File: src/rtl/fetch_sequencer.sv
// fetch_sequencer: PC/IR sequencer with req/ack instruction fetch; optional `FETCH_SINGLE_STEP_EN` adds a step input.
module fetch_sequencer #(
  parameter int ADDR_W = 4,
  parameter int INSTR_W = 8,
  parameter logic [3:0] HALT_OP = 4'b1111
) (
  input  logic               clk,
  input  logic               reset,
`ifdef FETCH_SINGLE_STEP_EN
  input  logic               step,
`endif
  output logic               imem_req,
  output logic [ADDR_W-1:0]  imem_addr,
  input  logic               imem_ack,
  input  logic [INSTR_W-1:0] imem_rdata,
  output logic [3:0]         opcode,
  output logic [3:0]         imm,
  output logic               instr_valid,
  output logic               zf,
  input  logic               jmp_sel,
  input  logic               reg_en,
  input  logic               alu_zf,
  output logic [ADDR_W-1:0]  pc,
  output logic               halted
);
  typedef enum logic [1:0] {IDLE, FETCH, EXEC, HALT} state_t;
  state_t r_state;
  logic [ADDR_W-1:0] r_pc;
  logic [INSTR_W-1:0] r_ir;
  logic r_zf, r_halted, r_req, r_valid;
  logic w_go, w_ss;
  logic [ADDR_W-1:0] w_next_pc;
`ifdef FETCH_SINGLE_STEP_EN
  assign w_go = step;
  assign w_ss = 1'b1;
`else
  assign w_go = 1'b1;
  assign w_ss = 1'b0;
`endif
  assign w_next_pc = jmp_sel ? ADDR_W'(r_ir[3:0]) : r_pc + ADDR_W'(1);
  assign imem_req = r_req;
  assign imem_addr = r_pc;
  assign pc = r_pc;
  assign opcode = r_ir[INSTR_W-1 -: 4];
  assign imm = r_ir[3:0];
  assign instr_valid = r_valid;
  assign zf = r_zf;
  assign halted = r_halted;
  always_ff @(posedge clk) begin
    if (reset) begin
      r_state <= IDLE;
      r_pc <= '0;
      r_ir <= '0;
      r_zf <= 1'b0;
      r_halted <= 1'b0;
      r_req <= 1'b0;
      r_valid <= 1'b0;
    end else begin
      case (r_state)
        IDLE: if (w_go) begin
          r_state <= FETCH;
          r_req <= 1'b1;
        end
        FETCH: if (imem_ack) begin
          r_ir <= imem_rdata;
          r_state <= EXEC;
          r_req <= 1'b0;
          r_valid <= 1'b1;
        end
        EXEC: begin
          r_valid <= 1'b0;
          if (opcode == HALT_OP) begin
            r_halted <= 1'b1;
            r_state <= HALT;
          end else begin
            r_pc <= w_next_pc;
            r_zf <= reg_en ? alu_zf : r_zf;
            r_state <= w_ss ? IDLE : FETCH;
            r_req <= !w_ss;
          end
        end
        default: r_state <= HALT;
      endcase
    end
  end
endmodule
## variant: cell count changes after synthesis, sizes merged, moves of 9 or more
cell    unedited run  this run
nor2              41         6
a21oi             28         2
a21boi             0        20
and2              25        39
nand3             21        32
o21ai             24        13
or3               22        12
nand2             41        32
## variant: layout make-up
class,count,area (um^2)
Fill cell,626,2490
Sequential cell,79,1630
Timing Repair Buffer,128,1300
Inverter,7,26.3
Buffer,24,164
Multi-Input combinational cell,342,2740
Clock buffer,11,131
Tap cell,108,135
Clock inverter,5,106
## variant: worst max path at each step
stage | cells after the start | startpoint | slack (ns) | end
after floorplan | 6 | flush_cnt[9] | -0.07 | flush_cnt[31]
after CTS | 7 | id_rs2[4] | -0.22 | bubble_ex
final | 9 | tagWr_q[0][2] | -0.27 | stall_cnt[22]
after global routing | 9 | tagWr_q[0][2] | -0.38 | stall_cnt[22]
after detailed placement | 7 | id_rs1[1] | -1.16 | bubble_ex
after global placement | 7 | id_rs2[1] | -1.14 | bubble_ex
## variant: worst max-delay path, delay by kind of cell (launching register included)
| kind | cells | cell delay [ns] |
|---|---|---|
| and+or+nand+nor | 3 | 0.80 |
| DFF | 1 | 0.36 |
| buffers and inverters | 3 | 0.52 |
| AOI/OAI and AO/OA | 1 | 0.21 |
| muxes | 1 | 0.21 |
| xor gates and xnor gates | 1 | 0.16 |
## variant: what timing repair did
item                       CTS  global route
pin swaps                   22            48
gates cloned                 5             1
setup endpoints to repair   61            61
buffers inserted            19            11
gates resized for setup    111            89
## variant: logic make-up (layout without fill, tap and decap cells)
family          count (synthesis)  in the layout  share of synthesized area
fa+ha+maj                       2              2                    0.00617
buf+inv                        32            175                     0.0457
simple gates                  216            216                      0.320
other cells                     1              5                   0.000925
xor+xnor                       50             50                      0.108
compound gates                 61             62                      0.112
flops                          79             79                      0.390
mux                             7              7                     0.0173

* **Instructions to follow**
Work out how many lines in the records contain the word "gates", and give that number by itself.

* **Written response**
5